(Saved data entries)
***

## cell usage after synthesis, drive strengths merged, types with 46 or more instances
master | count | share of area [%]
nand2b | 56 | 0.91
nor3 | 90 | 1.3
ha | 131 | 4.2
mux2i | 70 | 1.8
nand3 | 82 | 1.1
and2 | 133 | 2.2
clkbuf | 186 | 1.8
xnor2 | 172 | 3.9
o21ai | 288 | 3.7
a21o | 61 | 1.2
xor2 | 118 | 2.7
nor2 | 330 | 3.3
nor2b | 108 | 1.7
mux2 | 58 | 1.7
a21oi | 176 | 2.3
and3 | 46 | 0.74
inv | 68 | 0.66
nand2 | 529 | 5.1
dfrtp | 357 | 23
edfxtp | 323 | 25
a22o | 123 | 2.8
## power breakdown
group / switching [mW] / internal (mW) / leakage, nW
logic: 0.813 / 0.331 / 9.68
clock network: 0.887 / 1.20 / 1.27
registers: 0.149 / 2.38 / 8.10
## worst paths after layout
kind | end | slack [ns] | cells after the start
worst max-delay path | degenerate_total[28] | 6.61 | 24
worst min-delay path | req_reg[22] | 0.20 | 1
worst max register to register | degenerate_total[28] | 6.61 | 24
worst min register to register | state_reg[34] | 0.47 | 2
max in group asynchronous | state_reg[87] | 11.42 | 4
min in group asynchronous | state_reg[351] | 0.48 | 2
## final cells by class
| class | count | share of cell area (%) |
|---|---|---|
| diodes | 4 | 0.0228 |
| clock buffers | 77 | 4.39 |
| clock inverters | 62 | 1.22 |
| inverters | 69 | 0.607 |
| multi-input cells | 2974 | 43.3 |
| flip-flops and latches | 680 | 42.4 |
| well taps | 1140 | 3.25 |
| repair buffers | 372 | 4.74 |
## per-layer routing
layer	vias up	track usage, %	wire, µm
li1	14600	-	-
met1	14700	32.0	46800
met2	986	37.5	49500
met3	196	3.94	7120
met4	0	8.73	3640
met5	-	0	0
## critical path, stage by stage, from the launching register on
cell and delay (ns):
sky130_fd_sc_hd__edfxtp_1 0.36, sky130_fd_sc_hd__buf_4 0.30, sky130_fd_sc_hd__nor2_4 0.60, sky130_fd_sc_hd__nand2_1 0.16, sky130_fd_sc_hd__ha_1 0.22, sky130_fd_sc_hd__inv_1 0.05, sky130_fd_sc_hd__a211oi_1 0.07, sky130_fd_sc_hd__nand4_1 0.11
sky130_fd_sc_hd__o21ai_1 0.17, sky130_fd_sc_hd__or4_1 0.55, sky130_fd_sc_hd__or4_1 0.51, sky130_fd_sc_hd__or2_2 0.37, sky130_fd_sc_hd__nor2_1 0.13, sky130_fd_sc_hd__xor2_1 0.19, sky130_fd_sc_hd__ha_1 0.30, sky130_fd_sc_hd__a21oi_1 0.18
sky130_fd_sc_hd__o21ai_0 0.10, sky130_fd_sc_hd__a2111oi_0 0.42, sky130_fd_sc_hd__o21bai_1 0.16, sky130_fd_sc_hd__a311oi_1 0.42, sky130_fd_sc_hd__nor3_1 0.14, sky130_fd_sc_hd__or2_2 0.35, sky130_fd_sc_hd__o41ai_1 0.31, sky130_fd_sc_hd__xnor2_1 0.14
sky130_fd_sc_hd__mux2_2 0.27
`src/rtl/vfs_pkg.sv`:
```
// shared types, constants and codes for the voxel face shader
package vfs_pkg;

    localparam int ChanW      = 12;          // 7*255 + 3*255 fits in 12 bits
    localparam int QDepth     = 2;
    localparam int QPtrW      = $clog2(QDepth);
    localparam int QCntW      = $clog2(QDepth + 1);
    localparam int RecipW     = 13;
    localparam int RecipShift = 16;
    localparam logic [RecipW-1:0] RecipTen = 13'd6554;   // ceil(2^16 / 10)
    localparam int ProdW      = ChanW + RecipW;

    localparam logic [7:0]  RedMin        = 8'd200;
    localparam logic [7:0]  OtherMax      = 8'd100;
    localparam logic [23:0] InteriorColor = 24'hFF0000;

    localparam logic [23:0] TopReset    = 24'hFFFF00;
    localparam logic [23:0] BottomReset = 24'h0000FF;
    localparam logic [23:0] FrontReset  = 24'h00FFFF;
    localparam logic [23:0] BackReset   = 24'hFF0000;
    localparam logic [23:0] LeftReset   = 24'hFF00FF;
    localparam logic [23:0] RightReset  = 24'h00FF00;

    localparam int CfgIdxW = 3;

    typedef enum logic [2:0] {
        FACE_TOP      = 3'd0,
        FACE_BOTTOM   = 3'd1,
        FACE_FRONT    = 3'd2,
        FACE_BACK     = 3'd3,
        FACE_LEFT     = 3'd4,
        FACE_RIGHT    = 3'd5,
        FACE_INTERIOR = 3'd6
    } t_face;

    typedef enum logic [CfgIdxW-1:0] {
        REG_TOP_COLOR    = 3'd0,
        REG_BOTTOM_COLOR = 3'd1,
        REG_FRONT_COLOR  = 3'd2,
        REG_BACK_COLOR   = 3'd3,
        REG_LEFT_COLOR   = 3'd4,
        REG_RIGHT_COLOR  = 3'd5,
        REG_BLEND_MODE   = 3'd6
    } t_reg_idx;

    typedef enum logic [1:0] {
        MODE_REPLACE = 2'd0,
        MODE_BLEND   = 2'd1,
        MODE_RED_LO  = 2'd2,
        MODE_RED_HI  = 2'd3
    } t_mode;

    typedef struct packed {
        logic [5:0][23:0] palette;   // indexed by face code
        t_mode            mode;
    } t_cfg;

    // one classified voxel on its way to the back end
    typedef struct packed {
        logic                  status;
        t_face                 face;
        logic [7:0]            alpha;
        logic                  blend;   // chan holds 7*face + 3*base, still to divide by 10
        logic [2:0][ChanW-1:0] chan;    // red, green, blue from high to low
    } t_entry;

endpackage

```
`src/rtl/vfs_if.sv`:
```
// channel interfaces: voxel input, shaded result output, register writes
interface vfs_in_if;
    import vfs_pkg::*;
    logic       valid;
    logic       ready;
    logic       voxel_present;
    logic [7:0] base_red;
    logic [7:0] base_green;
    logic [7:0] base_blue;
    logic [7:0] base_alpha;
    logic [5:0] exposed_faces;

    modport source (output valid, voxel_present, base_red, base_green, base_blue,
                    base_alpha, exposed_faces, input ready);
    modport sink   (input valid, voxel_present, base_red, base_green, base_blue,
                    base_alpha, exposed_faces, output ready);
endinterface

interface vfs_out_if;
    import vfs_pkg::*;
    logic       valid;
    logic       ready;
    logic       status;
    logic [7:0] out_red;
    logic [7:0] out_green;
    logic [7:0] out_blue;
    logic [7:0] out_alpha;
    logic [2:0] chosen_face;

    modport source (output valid, status, out_red, out_green, out_blue, out_alpha,
                    chosen_face, input ready);
    modport sink   (input valid, status, out_red, out_green, out_blue, out_alpha,
                    chosen_face, output ready);
endinterface

interface vfs_cfg_if;
    import vfs_pkg::*;
    logic               valid;
    logic               ready;
    logic [CfgIdxW-1:0] index;
    logic [23:0]        data;

    modport source (output valid, index, data, input ready);
    modport sink   (input valid, index, data, output ready);
endinterface

```
`src/rtl/vfs_front.sv`:
```
// front end: accepts voxels, picks the face and prepares the channel values
module vfs_front (
    input  logic            i_clk,
    input  logic            i_rst_n,
    vfs_in_if.sink          i_in,
    input  vfs_pkg::t_cfg   i_cfg,
    output logic            o_push_valid,
    output vfs_pkg::t_entry o_push_entry,
    input  logic            i_push_ready
);
    import vfs_pkg::*;

    logic        r_valid;
    t_entry      r_entry;
    t_entry      n_entry;
    t_face       face;
    logic [23:0] color;
    logic [5:0]  f;
    logic        ax, ay, az;
    logic        red_voxel;
    logic [2:0][7:0] face_ch;
    logic [2:0][7:0] base_ch;
    logic        take;

    assign i_in.ready = !r_valid || i_push_ready;
    assign take       = i_in.valid && i_in.ready;

    assign f  = i_in.exposed_faces;
    assign ay = f[0] ^ f[1];
    assign ax = f[3] ^ f[2];
    assign az = f[4] ^ f[5];

    always_comb begin
        if (f == 6'd0) begin
            face = FACE_INTERIOR;
        end else if (ay && !ax && !az) begin
            face = f[0] ? FACE_TOP : FACE_BOTTOM;
        end else if (ax && !az) begin
            face = f[3] ? FACE_RIGHT : FACE_LEFT;
        end else begin
            // cancelled normals land here too and give back
            face = (f[4] && !f[5]) ? FACE_FRONT : FACE_BACK;
        end
    end

    assign color   = (face == FACE_INTERIOR) ? InteriorColor : i_cfg.palette[face];
    assign face_ch = color;
    assign base_ch = {i_in.base_red, i_in.base_green, i_in.base_blue};
    assign red_voxel = (i_in.base_red > RedMin) && (i_in.base_green < OtherMax)
                    && (i_in.base_blue < OtherMax);

    always_comb begin
        n_entry        = '0;
        n_entry.status = !i_in.voxel_present;
        if (i_in.voxel_present) begin
            n_entry.face  = face;
            n_entry.alpha = i_in.base_alpha;
            for (int c = 0; c < 3; c++) begin
                case (i_cfg.mode)
                    MODE_REPLACE: begin
                        n_entry.chan[c] = ChanW'(face_ch[c]);
                    end
                    MODE_BLEND: begin
                        n_entry.chan[c] = (ChanW'({face_ch[c], 3'b000}) - ChanW'(face_ch[c]))
                                        + (ChanW'({base_ch[c], 1'b0}) + ChanW'(base_ch[c]));
                    end
                    default: begin
                        n_entry.chan[c] = red_voxel ? ChanW'(face_ch[c])
                                                    : ChanW'(base_ch[c]);
                    end
                endcase
            end
            n_entry.blend = (i_cfg.mode == MODE_BLEND);
        end
    end

    always_ff @(posedge i_clk) begin
        if (!i_rst_n) begin
            r_valid <= 1'b0;
        end else if (take) begin
            r_valid <= 1'b1;
        end else if (i_push_ready) begin
            r_valid <= 1'b0;
        end
    end

    always_ff @(posedge i_clk) begin
        if (take) begin
            r_entry <= n_entry;
        end
    end

    assign o_push_valid = r_valid;
    assign o_push_entry = r_entry;

endmodule

```
`src/rtl/vfs_queue.sv`:
```
// short queue between the front and back ends
module vfs_queue (
    input  logic            i_clk,
    input  logic            i_rst_n,
    input  logic            i_push_valid,
    input  vfs_pkg::t_entry i_push_entry,
    output logic            o_push_ready,
    output logic            o_pop_valid,
    output vfs_pkg::t_entry o_pop_entry,
    input  logic            i_pop_ready
);
    import vfs_pkg::*;

    t_entry           r_mem [QDepth];
    logic [QPtrW-1:0] r_wr_ptr;
    logic [QPtrW-1:0] r_rd_ptr;
    logic [QCntW-1:0] r_count;
    logic             push;
    logic             pop;

    assign o_push_ready = (r_count != QCntW'(QDepth));
    assign o_pop_valid  = (r_count != '0);
    assign o_pop_entry  = r_mem[r_rd_ptr];
    assign push = i_push_valid && o_push_ready;
    assign pop  = o_pop_valid && i_pop_ready;

    always_ff @(posedge i_clk) begin
        if (!i_rst_n) begin
            r_wr_ptr <= '0;
            r_rd_ptr <= '0;
            r_count  <= '0;
        end else begin
            if (push) begin
                r_wr_ptr <= r_wr_ptr + 1'b1;
            end
            if (pop) begin
                r_rd_ptr <= r_rd_ptr + 1'b1;
            end
            case ({push, pop})
                2'b10:   r_count <= r_count + 1'b1;
                2'b01:   r_count <= r_count - 1'b1;
                default: r_count <= r_count;
            endcase
        end
    end

    always_ff @(posedge i_clk) begin
        if (push) begin
            r_mem[r_wr_ptr] <= i_push_entry;
        end
    end

endmodule

```
`src/rtl/vfs_back.sv`:
```
// back end: divides blended channels by ten and holds the result for the sink
module vfs_back (
    input  logic            i_clk,
    input  logic            i_rst_n,
    input  logic            i_pop_valid,
    input  vfs_pkg::t_entry i_pop_entry,
    output logic            o_pop_ready,
    vfs_out_if.source       o_out
);
    import vfs_pkg::*;

    logic              r_valid;
    logic              r_status;
    logic [2:0]        r_face;
    logic [7:0]        r_alpha;
    logic [2:0][7:0]   r_rgb;
    logic [2:0][7:0]   n_rgb;
    logic [ProdW-1:0]  prod [3];
    logic              load;

    assign o_pop_ready = !r_valid || o_out.ready;
    assign load        = i_pop_valid && o_pop_ready;

    // floor(x / 10) as (x * 6554) >> 16, exact for the 12-bit sums here
    always_comb begin
        for (int c = 0; c < 3; c++) begin
            prod[c]  = ProdW'(i_pop_entry.chan[c]) * ProdW'(RecipTen);
            n_rgb[c] = i_pop_entry.blend ? prod[c][RecipShift +: 8]
                                         : i_pop_entry.chan[c][7:0];
        end
    end

    always_ff @(posedge i_clk) begin
        if (!i_rst_n) begin
            r_valid <= 1'b0;
        end else if (load) begin
            r_valid <= 1'b1;
        end else if (o_out.ready) begin
            r_valid <= 1'b0;
        end
    end

    always_ff @(posedge i_clk) begin
        if (load) begin
            r_status <= i_pop_entry.status;
            r_face   <= i_pop_entry.face;
            r_alpha  <= i_pop_entry.alpha;
            r_rgb    <= n_rgb;
        end
    end

    assign o_out.valid       = r_valid;
    assign o_out.status      = r_status;
    assign o_out.out_red     = r_rgb[2];
    assign o_out.out_green   = r_rgb[1];
    assign o_out.out_blue    = r_rgb[0];
    assign o_out.out_alpha   = r_alpha;
    assign o_out.chosen_face = r_face;

endmodule

```
`src/rtl/voxel_face_shade.sv`:
```
// voxel face shader top level: register file, front end, queue, back end
//
//  channel   dir   payload                                            transaction
//  i_in      in    voxel_present, base_red/green/blue/alpha, faces    valid & ready
//  o_out     out   status, out_red/green/blue/alpha, chosen_face      valid & ready
//  i_cfg     in    index (3 bits), data (24 bits)                     valid & ready
//
//  one voxel per cycle sustained while o_out.ready stays high; a result is registered in
//  each stage in turn and leaves at the first edge with o_out.ready high
//  (front register, 2-entry queue, back output register with the divide-by-ten multiply)
//  synchronous active-low reset clears control state and loads the register reset values
//  front and back stall independently; the queue absorbs a short output stall
//  i_cfg.ready is always high; writes to an index past the blend mode are dropped
module voxel_face_shade (
    input  logic      i_clk,
    input  logic      i_rst_n,
    vfs_in_if.sink    i_in,
    vfs_out_if.source o_out,
    vfs_cfg_if.sink   i_cfg
);
    import vfs_pkg::*;

    t_cfg   r_cfg;
    logic   push_valid;
    logic   push_ready;
    t_entry push_entry;
    logic   pop_valid;
    logic   pop_ready;
    t_entry pop_entry;

    assign i_cfg.ready = 1'b1;

    always_ff @(posedge i_clk) begin
        if (!i_rst_n) begin
            r_cfg.palette[FACE_TOP]    <= TopReset;
            r_cfg.palette[FACE_BOTTOM] <= BottomReset;
            r_cfg.palette[FACE_FRONT]  <= FrontReset;
            r_cfg.palette[FACE_BACK]   <= BackReset;
            r_cfg.palette[FACE_LEFT]   <= LeftReset;
            r_cfg.palette[FACE_RIGHT]  <= RightReset;
            r_cfg.mode                 <= MODE_REPLACE;
        end else if (i_cfg.valid) begin
            case (t_reg_idx'(i_cfg.index))
                REG_TOP_COLOR:    r_cfg.palette[FACE_TOP]    <= i_cfg.data;
                REG_BOTTOM_COLOR: r_cfg.palette[FACE_BOTTOM] <= i_cfg.data;
                REG_FRONT_COLOR:  r_cfg.palette[FACE_FRONT]  <= i_cfg.data;
                REG_BACK_COLOR:   r_cfg.palette[FACE_BACK]   <= i_cfg.data;
                REG_LEFT_COLOR:   r_cfg.palette[FACE_LEFT]   <= i_cfg.data;
                REG_RIGHT_COLOR:  r_cfg.palette[FACE_RIGHT]  <= i_cfg.data;
                REG_BLEND_MODE:   r_cfg.mode <= t_mode'(i_cfg.data[1:0]);
                default:          r_cfg <= r_cfg;
            endcase
        end
    end

    vfs_front u_front (
        .i_clk        (i_clk),
        .i_rst_n      (i_rst_n),
        .i_in         (i_in),
        .i_cfg        (r_cfg),
        .o_push_valid (push_valid),
        .o_push_entry (push_entry),
        .i_push_ready (push_ready)
    );

    vfs_queue u_queue (
        .i_clk        (i_clk),
        .i_rst_n      (i_rst_n),
        .i_push_valid (push_valid),
        .i_push_entry (push_entry),
        .o_push_ready (push_ready),
        .o_pop_valid  (pop_valid),
        .o_pop_entry  (pop_entry),
        .i_pop_ready  (pop_ready)
    );

    vfs_back u_back (
        .i_clk       (i_clk),
        .i_rst_n     (i_rst_n),
        .i_pop_valid (pop_valid),
        .i_pop_entry (pop_entry),
        .o_pop_ready (pop_ready),
        .o_out       (o_out)
    );

`ifndef ASSERT_OFF
    // nothing comes out in the cycle after reset
    a_no_out_after_reset: assert property (@(posedge i_clk)
        !i_rst_n |=> !o_out.valid)
        else $error("result valid right after reset");

    // a blocked front entry waits unchanged for the queue
    a_front_holds: assert property (@(posedge i_clk) disable iff (!i_rst_n)
        push_valid && !push_ready |=> push_valid && $stable(push_entry))
        else $error("front entry dropped or changed while queue full");

    // absent voxels carry zero colors and face code zero
    a_absent_zero: assert property (@(posedge i_clk) disable iff (!i_rst_n)
        o_out.valid && o_out.status |-> o_out.out_red == 8'd0 && o_out.out_green == 8'd0
            && o_out.out_blue == 8'd0 && o_out.out_alpha == 8'd0
            && o_out.chosen_face == FACE_TOP)
        else $error("absent voxel result not cleared");

    // a queued blended entry always holds a sum below 2560
    a_blend_range: assert property (@(posedge i_clk) disable iff (!i_rst_n)
        pop_valid && pop_entry.blend |-> pop_entry.chan[0] < 12'd2560
            && pop_entry.chan[1] < 12'd2560 && pop_entry.chan[2] < 12'd2560)
        else $error("blend sum out of range");
`endif

endmodule

```
`src/flat_wrapper.sv`:
```
// flat-port wrapper written by rule: the top's interface ports become plain ports
module voxel_face_shade_flat import vfs_pkg::*;
  (i_clk, i_rst_n, i_in_valid, i_in_voxel_present, i_in_base_red, i_in_base_green, i_in_base_blue, i_in_base_alpha, i_in_exposed_faces, i_in_ready, o_out_valid, o_out_status, o_out_out_red, o_out_out_green, o_out_out_blue, o_out_out_alpha, o_out_chosen_face, o_out_ready, i_cfg_valid, i_cfg_index, i_cfg_data, i_cfg_ready);
  vfs_in_if i_in_i ();
  vfs_out_if o_out_i ();
  vfs_cfg_if i_cfg_i ();
  input  logic i_clk;
  input  logic i_rst_n;
  input wire logic [$bits(i_in_i.valid)-1:0] i_in_valid;
  input wire logic [$bits(i_in_i.voxel_present)-1:0] i_in_voxel_present;
  input wire logic [$bits(i_in_i.base_red)-1:0] i_in_base_red;
  input wire logic [$bits(i_in_i.base_green)-1:0] i_in_base_green;
  input wire logic [$bits(i_in_i.base_blue)-1:0] i_in_base_blue;
  input wire logic [$bits(i_in_i.base_alpha)-1:0] i_in_base_alpha;
  input wire logic [$bits(i_in_i.exposed_faces)-1:0] i_in_exposed_faces;
  output wire logic [$bits(i_in_i.ready)-1:0] i_in_ready;
  output wire logic [$bits(o_out_i.valid)-1:0] o_out_valid;
  output wire logic [$bits(o_out_i.status)-1:0] o_out_status;
  output wire logic [$bits(o_out_i.out_red)-1:0] o_out_out_red;
  output wire logic [$bits(o_out_i.out_green)-1:0] o_out_out_green;
  output wire logic [$bits(o_out_i.out_blue)-1:0] o_out_out_blue;
  output wire logic [$bits(o_out_i.out_alpha)-1:0] o_out_out_alpha;
  output wire logic [$bits(o_out_i.chosen_face)-1:0] o_out_chosen_face;
  input wire logic [$bits(o_out_i.ready)-1:0] o_out_ready;
  input wire logic [$bits(i_cfg_i.valid)-1:0] i_cfg_valid;
  input wire logic [$bits(i_cfg_i.index)-1:0] i_cfg_index;
  input wire logic [$bits(i_cfg_i.data)-1:0] i_cfg_data;
  output wire logic [$bits(i_cfg_i.ready)-1:0] i_cfg_ready;
  assign i_in_i.valid = i_in_valid;
  assign i_in_i.voxel_present = i_in_voxel_present;
  assign i_in_i.base_red = i_in_base_red;
  assign i_in_i.base_green = i_in_base_green;
  assign i_in_i.base_blue = i_in_base_blue;
  assign i_in_i.base_alpha = i_in_base_alpha;
  assign i_in_i.exposed_faces = i_in_exposed_faces;
  assign i_in_ready = i_in_i.ready;
  assign o_out_valid = o_out_i.valid;
  assign o_out_status = o_out_i.status;
  assign o_out_out_red = o_out_i.out_red;
  assign o_out_out_green = o_out_i.out_green;
  assign o_out_out_blue = o_out_i.out_blue;
  assign o_out_out_alpha = o_out_i.out_alpha;
  assign o_out_chosen_face = o_out_i.chosen_face;
  assign o_out_i.ready = o_out_ready;
  assign i_cfg_i.valid = i_cfg_valid;
  assign i_cfg_i.index = i_cfg_index;
  assign i_cfg_i.data = i_cfg_data;
  assign i_cfg_ready = i_cfg_i.ready;
  voxel_face_shade u_core (.i_clk(i_clk), .i_rst_n(i_rst_n), .i_in(i_in_i), .o_out(o_out_i), .i_cfg(i_cfg_i));
endmodule
```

***

How many of the lines above contain the word "cells"? Give the number alone.

◆ **RESPONSE TO THIS TASK**:
3